Outra razão é que tópicos guiados por comportamento, como dinheiro, propósito, filosofia e empreendedorismo, não podem ser resolvidos por uma fórmula como física e matemática. Diz-se que o bom da ciência que ela é verdade quer você acredite ou não. Já para perguntas como ‘qual o nível de renda que você deve ter para ter uma boa vida’ ou ‘qual a estratégia que deve ser seguida em uma nova startup?’, ‘qual segmento de mercado priorizar numa empresa em um mercado em transição?’ não há respostas diretas. As respostas sempre dependerão de aspectos culturais, de humor, de tendência, das pessoas, dos sentimentos envolvidos, dentre tantas variáveis. Mesmo que existam regram financeiras sólidas e históricas, algumas verdades precisam ser experimentadas em primeira mão e de forma pessoal para que se possa entendê-las.
A incapacidade de aprender de forma integral sobre a experiência de outras pessoas implica que se deve aceitar um nível de volatilidade e fragilidade nas respostas que se dá para os campos onde há conhecimento cíclico. Pode-se imaginar o mundo daqui a 50 anos em que o câncer e outras doenças estejam curadas ou pelo menos controladas. É muito difícil, contudo, imaginar o mundo daqui a 50 ou 100 anos onde abrir um negócio novo, criar algum empreendimento ou tomar uma decisão financeira não possuam um componente de volatilidade e de incerteza. Independentemente da quantidade de dados que se tiver e da inteligência das pessoas envolvidas, o elemento de volatilidade vai estar sempre presente.

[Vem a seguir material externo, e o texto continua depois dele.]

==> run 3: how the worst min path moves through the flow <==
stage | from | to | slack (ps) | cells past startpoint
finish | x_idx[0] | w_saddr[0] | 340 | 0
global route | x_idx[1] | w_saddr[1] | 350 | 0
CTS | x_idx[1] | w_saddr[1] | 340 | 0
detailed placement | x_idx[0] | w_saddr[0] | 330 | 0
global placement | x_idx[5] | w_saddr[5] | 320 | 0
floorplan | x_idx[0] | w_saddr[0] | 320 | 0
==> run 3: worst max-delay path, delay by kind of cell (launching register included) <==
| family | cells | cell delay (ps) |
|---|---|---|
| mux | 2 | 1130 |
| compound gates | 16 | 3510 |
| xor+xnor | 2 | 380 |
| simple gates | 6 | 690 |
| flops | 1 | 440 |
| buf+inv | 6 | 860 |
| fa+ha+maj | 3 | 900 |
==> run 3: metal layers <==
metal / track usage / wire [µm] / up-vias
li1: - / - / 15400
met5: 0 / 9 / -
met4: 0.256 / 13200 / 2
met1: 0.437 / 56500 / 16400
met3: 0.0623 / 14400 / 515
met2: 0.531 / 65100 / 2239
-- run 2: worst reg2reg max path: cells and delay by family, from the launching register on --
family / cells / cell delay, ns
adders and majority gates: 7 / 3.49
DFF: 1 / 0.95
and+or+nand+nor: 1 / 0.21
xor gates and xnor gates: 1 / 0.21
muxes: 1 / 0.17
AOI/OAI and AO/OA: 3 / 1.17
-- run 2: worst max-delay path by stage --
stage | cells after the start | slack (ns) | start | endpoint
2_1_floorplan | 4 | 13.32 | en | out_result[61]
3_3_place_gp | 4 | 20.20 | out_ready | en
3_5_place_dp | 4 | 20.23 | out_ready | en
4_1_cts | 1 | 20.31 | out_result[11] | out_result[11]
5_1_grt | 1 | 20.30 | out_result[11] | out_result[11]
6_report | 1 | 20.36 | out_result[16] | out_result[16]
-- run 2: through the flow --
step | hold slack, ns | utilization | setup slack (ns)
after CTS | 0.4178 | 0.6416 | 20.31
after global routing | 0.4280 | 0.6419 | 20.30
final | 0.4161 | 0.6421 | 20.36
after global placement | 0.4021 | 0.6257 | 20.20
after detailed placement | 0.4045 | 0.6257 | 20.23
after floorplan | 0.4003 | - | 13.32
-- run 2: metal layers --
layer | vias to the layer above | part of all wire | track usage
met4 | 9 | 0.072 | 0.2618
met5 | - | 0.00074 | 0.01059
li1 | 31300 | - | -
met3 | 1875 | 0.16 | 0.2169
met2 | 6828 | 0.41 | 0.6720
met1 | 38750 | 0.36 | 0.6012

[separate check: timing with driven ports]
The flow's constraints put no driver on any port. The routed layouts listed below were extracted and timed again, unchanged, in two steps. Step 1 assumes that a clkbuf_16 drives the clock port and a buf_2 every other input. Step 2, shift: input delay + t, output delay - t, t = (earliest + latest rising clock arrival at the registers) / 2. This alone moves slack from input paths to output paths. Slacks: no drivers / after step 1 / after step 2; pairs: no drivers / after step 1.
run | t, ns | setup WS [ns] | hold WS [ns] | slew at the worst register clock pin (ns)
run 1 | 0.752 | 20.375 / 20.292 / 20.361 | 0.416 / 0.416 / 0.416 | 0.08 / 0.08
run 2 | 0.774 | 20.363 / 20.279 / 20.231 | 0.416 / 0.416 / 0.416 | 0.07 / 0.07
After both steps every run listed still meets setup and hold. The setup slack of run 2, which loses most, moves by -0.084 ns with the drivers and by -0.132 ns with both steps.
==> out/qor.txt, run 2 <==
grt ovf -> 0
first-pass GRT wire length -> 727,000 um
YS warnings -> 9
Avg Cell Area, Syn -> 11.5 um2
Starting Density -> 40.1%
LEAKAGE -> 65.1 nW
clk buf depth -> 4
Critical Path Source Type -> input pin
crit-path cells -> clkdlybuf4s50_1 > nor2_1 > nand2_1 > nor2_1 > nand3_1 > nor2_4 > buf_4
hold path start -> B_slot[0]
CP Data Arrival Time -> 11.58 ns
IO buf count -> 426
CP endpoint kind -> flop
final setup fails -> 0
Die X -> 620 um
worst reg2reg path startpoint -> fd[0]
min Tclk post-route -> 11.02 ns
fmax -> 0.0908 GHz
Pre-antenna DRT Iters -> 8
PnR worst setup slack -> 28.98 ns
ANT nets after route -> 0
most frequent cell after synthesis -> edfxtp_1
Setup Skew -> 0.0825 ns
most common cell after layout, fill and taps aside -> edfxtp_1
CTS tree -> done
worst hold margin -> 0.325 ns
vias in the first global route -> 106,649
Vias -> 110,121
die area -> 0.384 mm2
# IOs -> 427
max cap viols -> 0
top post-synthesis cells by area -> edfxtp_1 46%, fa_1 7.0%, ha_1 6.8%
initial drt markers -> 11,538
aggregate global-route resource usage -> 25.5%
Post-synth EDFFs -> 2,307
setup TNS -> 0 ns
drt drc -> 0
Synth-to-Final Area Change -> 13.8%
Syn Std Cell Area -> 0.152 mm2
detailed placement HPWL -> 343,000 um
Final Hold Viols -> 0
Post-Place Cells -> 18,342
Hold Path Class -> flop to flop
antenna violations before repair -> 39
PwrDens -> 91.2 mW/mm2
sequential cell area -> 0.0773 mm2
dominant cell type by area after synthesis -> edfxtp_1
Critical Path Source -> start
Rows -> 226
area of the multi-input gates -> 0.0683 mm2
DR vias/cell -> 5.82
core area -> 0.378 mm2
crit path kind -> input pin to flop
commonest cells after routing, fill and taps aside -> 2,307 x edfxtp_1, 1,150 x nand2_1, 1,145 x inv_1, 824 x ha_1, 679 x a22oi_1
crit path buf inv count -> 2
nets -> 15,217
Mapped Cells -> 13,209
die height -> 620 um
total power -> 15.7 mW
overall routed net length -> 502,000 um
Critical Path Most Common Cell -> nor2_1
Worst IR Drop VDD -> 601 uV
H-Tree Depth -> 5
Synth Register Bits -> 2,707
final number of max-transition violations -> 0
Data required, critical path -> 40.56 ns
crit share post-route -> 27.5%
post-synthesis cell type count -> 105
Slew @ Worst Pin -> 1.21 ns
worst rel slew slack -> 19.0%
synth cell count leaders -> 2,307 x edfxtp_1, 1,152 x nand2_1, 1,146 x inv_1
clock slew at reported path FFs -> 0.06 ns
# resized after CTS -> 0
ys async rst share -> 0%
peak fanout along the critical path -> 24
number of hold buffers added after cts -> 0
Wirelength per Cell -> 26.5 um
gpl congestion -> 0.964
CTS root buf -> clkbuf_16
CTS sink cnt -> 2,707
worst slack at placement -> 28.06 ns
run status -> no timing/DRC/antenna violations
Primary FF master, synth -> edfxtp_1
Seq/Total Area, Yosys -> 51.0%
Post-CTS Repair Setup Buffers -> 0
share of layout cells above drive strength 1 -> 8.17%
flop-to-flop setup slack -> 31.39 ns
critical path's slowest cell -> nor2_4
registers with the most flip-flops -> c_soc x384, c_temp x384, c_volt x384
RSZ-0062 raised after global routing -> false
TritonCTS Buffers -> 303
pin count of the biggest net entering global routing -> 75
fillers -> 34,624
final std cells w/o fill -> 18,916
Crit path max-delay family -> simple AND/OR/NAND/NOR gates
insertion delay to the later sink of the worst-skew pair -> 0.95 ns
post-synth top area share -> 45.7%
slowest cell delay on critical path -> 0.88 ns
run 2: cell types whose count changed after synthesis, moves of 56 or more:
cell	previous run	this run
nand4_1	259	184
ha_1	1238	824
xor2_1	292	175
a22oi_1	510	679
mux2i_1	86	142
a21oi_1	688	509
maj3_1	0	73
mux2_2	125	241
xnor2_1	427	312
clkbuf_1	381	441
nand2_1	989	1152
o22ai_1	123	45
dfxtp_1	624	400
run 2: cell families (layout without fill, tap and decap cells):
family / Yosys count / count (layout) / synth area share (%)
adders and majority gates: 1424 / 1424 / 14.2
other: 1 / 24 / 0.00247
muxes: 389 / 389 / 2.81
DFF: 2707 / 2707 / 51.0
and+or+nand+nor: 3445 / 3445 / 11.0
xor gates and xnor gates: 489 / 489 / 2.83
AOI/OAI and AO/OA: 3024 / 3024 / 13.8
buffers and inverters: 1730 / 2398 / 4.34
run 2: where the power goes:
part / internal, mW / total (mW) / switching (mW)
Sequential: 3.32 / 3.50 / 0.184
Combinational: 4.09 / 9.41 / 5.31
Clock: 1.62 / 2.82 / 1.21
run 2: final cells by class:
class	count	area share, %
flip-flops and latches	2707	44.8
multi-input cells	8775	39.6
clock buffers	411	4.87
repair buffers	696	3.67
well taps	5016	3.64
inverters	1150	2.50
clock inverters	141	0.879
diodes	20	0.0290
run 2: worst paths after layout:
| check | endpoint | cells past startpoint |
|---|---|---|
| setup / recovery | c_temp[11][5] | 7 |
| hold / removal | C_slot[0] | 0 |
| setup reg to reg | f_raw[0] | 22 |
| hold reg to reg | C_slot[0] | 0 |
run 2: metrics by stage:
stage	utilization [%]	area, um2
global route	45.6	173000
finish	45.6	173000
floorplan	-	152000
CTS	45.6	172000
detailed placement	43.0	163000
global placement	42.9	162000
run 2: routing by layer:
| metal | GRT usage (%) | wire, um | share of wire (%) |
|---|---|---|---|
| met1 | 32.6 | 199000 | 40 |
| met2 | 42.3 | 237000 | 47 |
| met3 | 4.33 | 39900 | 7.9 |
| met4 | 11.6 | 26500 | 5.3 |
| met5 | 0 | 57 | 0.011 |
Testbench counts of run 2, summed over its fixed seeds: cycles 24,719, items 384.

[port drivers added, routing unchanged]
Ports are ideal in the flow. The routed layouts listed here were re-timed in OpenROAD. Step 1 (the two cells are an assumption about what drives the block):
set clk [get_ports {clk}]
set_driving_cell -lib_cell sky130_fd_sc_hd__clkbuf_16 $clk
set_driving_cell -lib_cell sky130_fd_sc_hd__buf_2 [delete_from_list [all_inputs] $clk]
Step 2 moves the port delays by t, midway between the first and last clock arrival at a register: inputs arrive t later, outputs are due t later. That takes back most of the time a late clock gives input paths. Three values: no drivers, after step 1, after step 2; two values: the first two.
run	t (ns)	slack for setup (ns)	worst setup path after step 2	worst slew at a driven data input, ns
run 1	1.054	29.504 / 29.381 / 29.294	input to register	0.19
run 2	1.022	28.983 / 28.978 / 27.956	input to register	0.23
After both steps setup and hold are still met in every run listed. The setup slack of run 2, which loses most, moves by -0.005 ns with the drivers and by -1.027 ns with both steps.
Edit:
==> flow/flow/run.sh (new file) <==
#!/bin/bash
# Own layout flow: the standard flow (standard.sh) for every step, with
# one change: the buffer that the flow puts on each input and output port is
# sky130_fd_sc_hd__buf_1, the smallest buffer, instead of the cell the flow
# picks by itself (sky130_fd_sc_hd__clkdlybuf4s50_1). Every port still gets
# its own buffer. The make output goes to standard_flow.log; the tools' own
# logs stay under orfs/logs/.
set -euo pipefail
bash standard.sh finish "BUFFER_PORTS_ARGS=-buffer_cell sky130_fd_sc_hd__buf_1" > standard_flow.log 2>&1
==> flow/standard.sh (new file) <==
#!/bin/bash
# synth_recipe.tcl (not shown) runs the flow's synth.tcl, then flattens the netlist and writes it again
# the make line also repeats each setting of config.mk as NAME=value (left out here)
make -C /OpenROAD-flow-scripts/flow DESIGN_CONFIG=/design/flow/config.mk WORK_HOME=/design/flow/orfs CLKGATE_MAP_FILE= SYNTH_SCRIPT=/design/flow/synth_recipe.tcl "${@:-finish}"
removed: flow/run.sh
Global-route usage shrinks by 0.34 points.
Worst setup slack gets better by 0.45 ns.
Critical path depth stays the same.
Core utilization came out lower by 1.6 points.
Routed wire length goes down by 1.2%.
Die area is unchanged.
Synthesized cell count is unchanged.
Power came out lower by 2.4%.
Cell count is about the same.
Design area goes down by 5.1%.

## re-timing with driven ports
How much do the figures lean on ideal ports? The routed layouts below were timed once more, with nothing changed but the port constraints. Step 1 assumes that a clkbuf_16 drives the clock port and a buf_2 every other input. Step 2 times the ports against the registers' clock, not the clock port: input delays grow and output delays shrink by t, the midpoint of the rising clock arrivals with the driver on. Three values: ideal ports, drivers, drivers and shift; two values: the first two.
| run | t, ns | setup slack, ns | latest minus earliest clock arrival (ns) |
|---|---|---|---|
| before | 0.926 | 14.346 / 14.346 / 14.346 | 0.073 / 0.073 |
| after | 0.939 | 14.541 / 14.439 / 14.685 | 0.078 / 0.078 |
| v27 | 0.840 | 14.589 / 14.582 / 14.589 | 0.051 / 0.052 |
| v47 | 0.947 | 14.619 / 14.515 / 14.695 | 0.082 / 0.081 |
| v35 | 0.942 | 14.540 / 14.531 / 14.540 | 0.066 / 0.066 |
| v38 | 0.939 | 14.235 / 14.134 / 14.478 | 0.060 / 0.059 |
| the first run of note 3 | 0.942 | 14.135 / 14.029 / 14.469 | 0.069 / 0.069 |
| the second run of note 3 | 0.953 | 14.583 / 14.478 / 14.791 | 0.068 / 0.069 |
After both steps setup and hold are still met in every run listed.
Context: an optimization exercise on an open-source flow, tuned for small area and a short achievable clock period. The choices shown serve that exercise and are no tape-out recipe. Where RTL was checked, it was by simulation tests only, not by an equivalence proof against the original. Power and IR drop assume default switching activity.

==> build 59 <==
## la_writeback
module la_writeback (
    input  wire         clk,
    input  wire         rst,
    input  wire         in_valid,
    input  wire [1:0]   in_cls,      
    input  wire         in_sat,      
    input  wire [127:0] in_v,        
    input  wire [9:0]   in_g,        
    input  wire [7:0]   in_oshift,   
    input  wire [3:0]   in_dfmt,     
    input  wire [1:0]   in_rnd,      
    input  wire         in_ovf,      
    input  wire [31:0]  in_r,        
    output reg          out_valid,
    output reg  [31:0]  out_d,
    output reg  [2:0]   out_flags    
);
    localparam F_FP32 = 3'd0;
    localparam F_BF16 = 3'd1;
    localparam F_FP16 = 3'd2;
    localparam F_E4M3 = 3'd3;
    localparam F_E5M2 = 3'd4;
    localparam F_INT  = 3'd5;
    reg         s0_valid;
    reg [1:0]   s0_cls;
    reg         s0_sat;
    reg [127:0] s0_v;
    reg [9:0]   s0_g;
    reg [7:0]   s0_osh;
    reg [3:0]   s0_dfmt;
    reg [1:0]   s0_rnd;
    reg         s0_ovf;
    reg [31:0]  s0_r;
    always @(posedge clk) begin
        if (rst)
            s0_valid <= 1'b0;
        else
            s0_valid <= in_valid;
        s0_cls  <= in_cls;
        s0_sat  <= in_sat;
        s0_v    <= in_v;
        s0_g    <= in_g;
        s0_osh  <= in_oshift;
        s0_dfmt <= in_dfmt;
        s0_rnd  <= in_rnd;
        s0_ovf  <= in_ovf;
        s0_r    <= in_r;
    end
    reg  [2:0] fa;           
    reg  [4:0] ta;           
    reg  [7:0] biasa;
    reg  [8:0] eflim;        
    always @(*) begin
        case (s0_dfmt)
            4'h1:    begin fa = F_BF16; ta = 5'd7;  biasa = 8'd127; eflim = 9'd255; end
            4'h2:    begin fa = F_FP16; ta = 5'd10; biasa = 8'd15;  eflim = 9'd31;  end
            4'h3:    begin fa = F_E4M3; ta = 5'd3;  biasa = 8'd7;   eflim = 9'd16;  end
            4'h4:    begin fa = F_E5M2; ta = 5'd2;  biasa = 8'd15;  eflim = 9'd31;  end
  ...
export LEC_CHECK = 0
export ABC_AREA = 1
export CAP_MARGIN = 20
export CELL_PAD_IN_SITES_DETAIL_PLACEMENT = 1
export CELL_PAD_IN_SITES_GLOBAL_PLACEMENT = 2
export CORE_MARGIN = 2
export CORE_UTILIZATION = 40
export GPL_ROUTABILITY_DRIVEN = 1
export SLEW_MARGIN = 20
create_clock -name core_clock -period 26.0 [get_ports {clk}]
standard.sh (not shown) runs the stock make flow with config.mk's settings and CLKGATE_MAP_FILE= SYNTH_SCRIPT=/design/flow/synth_recipe.tcl, a recipe that flattens the netlist after the stock synthesis.
==> flow/flow/run.sh <==
#!/bin/bash
set -euo pipefail
bash standard.sh \
    SETUP_SLACK_MARGIN=19.7 \
    "BUFFER_PORTS_ARGS=-buffer_cell sky130_fd_sc_hd__buf_1" \
    finish > flow.log 2>&1
==> inputs of build 73, as changes to build 59 <==
--- a/flow/design.v
+++ b/flow/design.v
@@ -26,40 +26,16 @@
             end
             assign vl[k+1][127:(128 >> (k + 1))] = 0;
             assign pl[k+1][895:(128 >> (k + 1))*7] = 0;
         end
     endgenerate
     assign pos = pl[7][6:0];
     assign nz  = vl[7][0];
 endmodule
-module la_wb_cmp (
-    input  wire [31:0] a,
-    input  wire [31:0] b,
-    output wire        lt,
-    output wire        eq
-);
-    wire [31:0] l [0:5];
-    wire [31:0] e [0:5];
-    assign l[0] = ~a & b;
-    assign e[0] = ~(a ^ b);
-    genvar k, j;
-    generate
-        for (k = 0; k < 5; k = k + 1) begin : lvl
-            for (j = 0; j < (32 >> (k + 1)); j = j + 1) begin : node
-                assign l[k+1][j] = l[k][2*j+1] | (e[k][2*j+1] & l[k][2*j]);
-                assign e[k+1][j] = e[k][2*j+1] & e[k][2*j];
-            end
-            assign l[k+1][31:(32 >> (k + 1))] = 0;
-            assign e[k+1][31:(32 >> (k + 1))] = 0;
-        end
-    endgenerate
-    assign lt = l[5][0];
-    assign eq = e[5][0];
-endmodule
 module la_writeback (
     input  wire         clk,
     input  wire         rst,
     input  wire         in_valid,
     input  wire [1:0]   in_cls,      
     input  wire         in_sat,      
     input  wire [127:0] in_v,        
     input  wire [9:0]   in_g,        
@@ -114,103 +90,92 @@
             4'h3:    begin fa = F_E4M3; ta = 5'd3;  biasa = 8'd7;   eflim = 9'd16;  end
             4'h4:    begin fa = F_E5M2; ta = 5'd2;  biasa = 8'd15;  eflim = 9'd31;  end
             4'h9:    begin fa = F_INT;  ta = 5'd0;  biasa = 8'd0;   eflim = 9'd0;   end
             default: begin fa = F_FP32; ta = 5'd23; biasa = 8'd127; eflim = 9'd255; end
         endcase
     end
     wire ia = (fa == F_INT);
     wire         nega = s0_v[127];
-    wire [127:0] ua   = s0_v ^ {128{nega}};      
+    wire [127:0] ua   = (s0_v ^ {128{nega}}) | {127'd0, nega};
+    wire [127:0] maga = nega ? (~s0_v + 128'd1) : s0_v;
     wire [6:0] pu, tz;
     wire       u_nz, v_nz;
-    la_wb_pos #(.HI(1)) u_lead  (.x(ua), .pos(pu), .nz(u_nz));
+    la_wb_pos #(.HI(1)) u_lead  (.x(ua),   .pos(pu), .nz(u_nz));
     la_wb_pos #(.HI(0)) u_trail (.x(s0_v), .pos(tz), .nz(v_nz));
+    wire       pow2 = nega & ((pu + 7'd1) == tz);
     wire signed [12:0] e_x  = {{3{s0_g[9]}}, s0_g} + {{5{s0_osh[7]}}, s0_osh};
     wire signed [12:0] kfl  = 13'sd1 - $signed({5'd0, biasa}) - e_x;    
     wire signed [12:0] kint = 13'sd32 - e_x;                            
-    wire signed [12:0] khg  = $signed({4'd0, eflim}) - $signed({5'd0, biasa}) - e_x;
     wire signed [12:0] ebs  = e_x + $signed({5'd0, biasa});
     wire               nrm  = $signed({6'd0, pu}) >= kfl;
-    wire               m1   = nega & ~u_nz;    
     wire signed [12:0] as_s = kfl - $signed({8'd0, ta}) + 13'sd32;
     wire [7:0] a_s   = (as_s > 13'sd192) ? 8'd192 : as_s[7:0];
     wire [7:0] a_int = (kint < 13'sd0) ? 8'd0 : (kint > 13'sd192) ? 8'd192 : kint[7:0];
     wire [7:0] a_n   = {1'b0, pu} + (8'd32 - {3'd0, ta});
     wire [7:0] a     = ia ? a_int : (nrm ? a_n : a_s);
-    wire hga = ia ? ($signed({6'd0, pu}) >= kint) :
-               (nrm && (m1 ? (khg < 13'sd0) : ($signed({6'd0, pu}) >= khg)));
+    wire signed [12:0] p13  = $signed({6'd0, pu}) + $signed({12'd0, pow2});
+    wire signed [12:0] efa  = p13 + ebs;
+    wire               nrm2 = p13 >= kfl;    
+    wire               hga  = ia ? (p13 >= kint) : (nrm2 && (efa >= $signed({4'd0, eflim})));
+    wire [7:0]         efr  = nrm2 ? efa[7:0] : 8'd0;
     reg         sa_valid;
-    reg [127:0] sa_u;
+    reg [127:0] sa_mag;
     reg [7:0]   sa_a;
     reg [6:0]   sa_tz;
-    reg [6:0]   sa_pu;
-    reg [7:0]   sa_ebs;
-    reg         sa_m1;
-    reg         sa_nrm;
+    reg [7:0]   sa_ef;
     reg         sa_hg;
     reg [2:0]   sa_f;
     reg [1:0]   sa_cls;
     reg         sa_sat;
     reg         sa_zero;
     reg         sa_neg;
     reg [1:0]   sa_rnd;
     reg         sa_ovf;
     reg [31:0]  sa_r;
     always @(posedge clk) begin
         if (rst)
             sa_valid <= 1'b0;
         else
             sa_valid <= s0_valid;
-        sa_u    <= ua;
+        sa_mag  <= maga;
         sa_a    <= a;
         sa_tz   <= tz;
-        sa_pu   <= pu;
-        sa_ebs  <= ebs[7:0];
-        sa_m1   <= m1;
-        sa_nrm  <= nrm;
+        sa_ef   <= efr;
         sa_hg   <= hga;
         sa_f    <= fa;
         sa_cls  <= s0_cls;
         sa_sat  <= s0_sat;
         sa_zero <= ~v_nz;
         sa_neg  <= nega;
         sa_rnd  <= s0_rnd;
         sa_ovf  <= s0_ovf;
         sa_r    <= s0_r;
     end
-    wire [191:0] x0 = {sa_u, {64{sa_neg}}};
+    wire [191:0] x0 = {sa_mag, 64'd0};
     wire [191:0] x1 = sa_a[7] ? {128'd0, x0[191:128]} : x0;
     wire [126:0] x2 = sa_a[6] ? x1[190:64] : x1[126:0];
     wire [94:0]  x3 = sa_a[5] ? x2[126:32] : x2[94:0];
     wire [78:0]  x4 = sa_a[4] ? x3[94:16]  : x3[78:0];
     wire [70:0]  x5 = sa_a[3] ? x4[78:8]   : x4[70:0];
     wire [66:0]  x6 = sa_a[2] ? x5[70:4]   : x5[66:0];
     wire [64:0]  x7 = sa_a[1] ? x6[66:2]   : x6[64:0];
     wire [63:0]  y  = sa_a[0] ? x7[64:1]   : x7[63:0];
-    wire [7:0] efa   = {1'b0, sa_pu} + sa_ebs - {7'd0, sa_m1};
-    wire [7:0] sa_ef = sa_nrm ? efa : 8'd0;
     wire [31:0] kept = y[63:32];
     wire [31:0] frac = y[31:0];
+    wire        rbit = y[31];
+    wire        lsb  = y[32];
     wire [8:0] tz9  = {2'd0, sa_tz};
-    wire       cw   = sa_neg & ((tz9 + 9'd64) >= {1'b0, sa_a});
     wire       stk  = (tz9 + 9'd33) < {1'b0, sa_a};
     wire       inx  = (tz9 + 9'd32) < {1'b0, sa_a};
-    wire       f31  = &frac[30:0];
-    wire       cy   = cw & f31 & frac[31];       
-    wire       rbit = frac[31] ^ (cw & f31);
-    wire       lsb  = y[32] ^ cy;
-    wire        sr_lt, sr_eq;
-    la_wb_cmp u_srcmp (.a(sa_r), .b(frac), .lt(sr_lt), .eq(sr_eq));
-    wire        srup = (sr_lt | (cw & sr_eq)) & ~cy;
     reg up;
     always @(*) begin
         case (sa_rnd)
             2'd1:    up = 1'b0;
-            2'd2:    up = srup;
+            2'd2:    up = (sa_r < frac);
             default: up = rbit & (stk | lsb);
         endcase
     end
     wire ibb = (sa_f == F_INT);
     reg [31:0] base;
     reg        eqb, gtb;     
     always @(*) begin
         case (sa_f)
@@ -243,34 +208,33 @@
                 base = {1'b0, sa_ef, y[54:32]};
                 eqb  = (sa_ef == 8'd254) && (&y[54:32]);
                 gtb  = 1'b0;
             end
         endcase
     end
     reg         sb_valid;
     reg [31:0]  sb_base;
-    reg         sb_up, sb_cy, sb_rbit, sb_inx, sb_eqb, sb_gtb;
+    reg         sb_up, sb_rbit, sb_inx, sb_eqb, sb_gtb;
     reg         sb_k31, sb_kall, sb_kany;
     reg         sb_hg;
     reg [2:0]   sb_f;
     reg [1:0]   sb_cls;
     reg         sb_sat;
     reg         sb_zero;
     reg         sb_neg;
     reg [1:0]   sb_rnd;
     reg         sb_ovf;
     always @(posedge clk) begin
         if (rst)
             sb_valid <= 1'b0;
         else
             sb_valid <= sa_valid;
         sb_base <= base;
-        sb_up   <= up | cy;
-        sb_cy   <= cy;
+        sb_up   <= up;
         sb_rbit <= rbit;
         sb_inx  <= inx;
         sb_eqb  <= eqb;
         sb_gtb  <= gtb;
         sb_k31  <= kept[31];
         sb_kall <= &kept[30:0];
         sb_kany <= |kept[30:0];
         sb_hg   <= sa_hg;
@@ -280,18 +244,18 @@
         sb_zero <= sa_zero;
         sb_neg  <= sa_neg;
         sb_rnd  <= sa_rnd;
         sb_ovf  <= sa_ovf;
     end
     wire ib = (sb_f == F_INT);
     wire [31:0] rsum = sb_base + {31'd0, sb_up ^ (ib & sb_neg)};
     wire fp_ovf = sb_hg || sb_gtb || (sb_eqb && sb_up) ||
-                  (!sb_cy && (sb_rnd == 2'd1) && sb_eqb && sb_inx) ||
-                  (!sb_cy && (sb_rnd == 2'd0) && sb_eqb && sb_rbit && !sb_up);
+                  ((sb_rnd == 2'd1) && sb_eqb && sb_inx) ||
+                  ((sb_rnd == 2'd0) && sb_eqb && sb_rbit && !sb_up);
     wire int_ovf = sb_hg ||
                    (!sb_neg && (sb_k31 || (sb_kall && sb_up))) ||
                    ( sb_neg && sb_k31 && (sb_kany || sb_up));
     reg        has_inf;
     reg [31:0] sign_bit, big_bits, inf_bits, nan_bits;
     always @(*) begin
         has_inf = 1'b1;
         case (sb_f)
==> flow/run.sh (new file) <==
#!/bin/bash
# synth_recipe.tcl (not shown) runs the flow's synth.tcl, then flattens the netlist and writes it again
# the make line also repeats each setting of config.mk as NAME=value (left out here)
make -C /OpenROAD-flow-scripts/flow DESIGN_CONFIG=/design/flow/config.mk WORK_HOME=/design/flow/orfs CLKGATE_MAP_FILE= SYNTH_SCRIPT=/design/flow/synth_recipe.tcl finish
Settings changed: ABC_AREA 1 to default, CORE_UTILIZATION 40 to 20.
removed: flow/flow/run.sh
removed: flow/standard.sh
==> summary.txt <==
Outcome -> no timing/DRC/antenna violations
Seq/total area -> 0.286
Clk latency of the worst-skew pair -> 0.65 ns
Die height -> 279 um
# the run above: build 59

Esse é um dos traços que faz do empreendedorismo uma atividade tão difícil e ao mesmo tempo tão nobre. Ter sucesso como empreendedor implica não apenas ter as respostas certas, mas ter também a atitude certa. E ter a atitude certa é saber que o empreendedor é um ser que deve se construir a cada etapa do negócio. Não há respostas objetivas sobre o sucesso na carreira de empreendedorismo. Mas é pela sua natureza de conhecimento cíclico que se pode dizer que, quanto maior forem a paixão por aprender e a resiliência, maiores serão as chances de sucesso.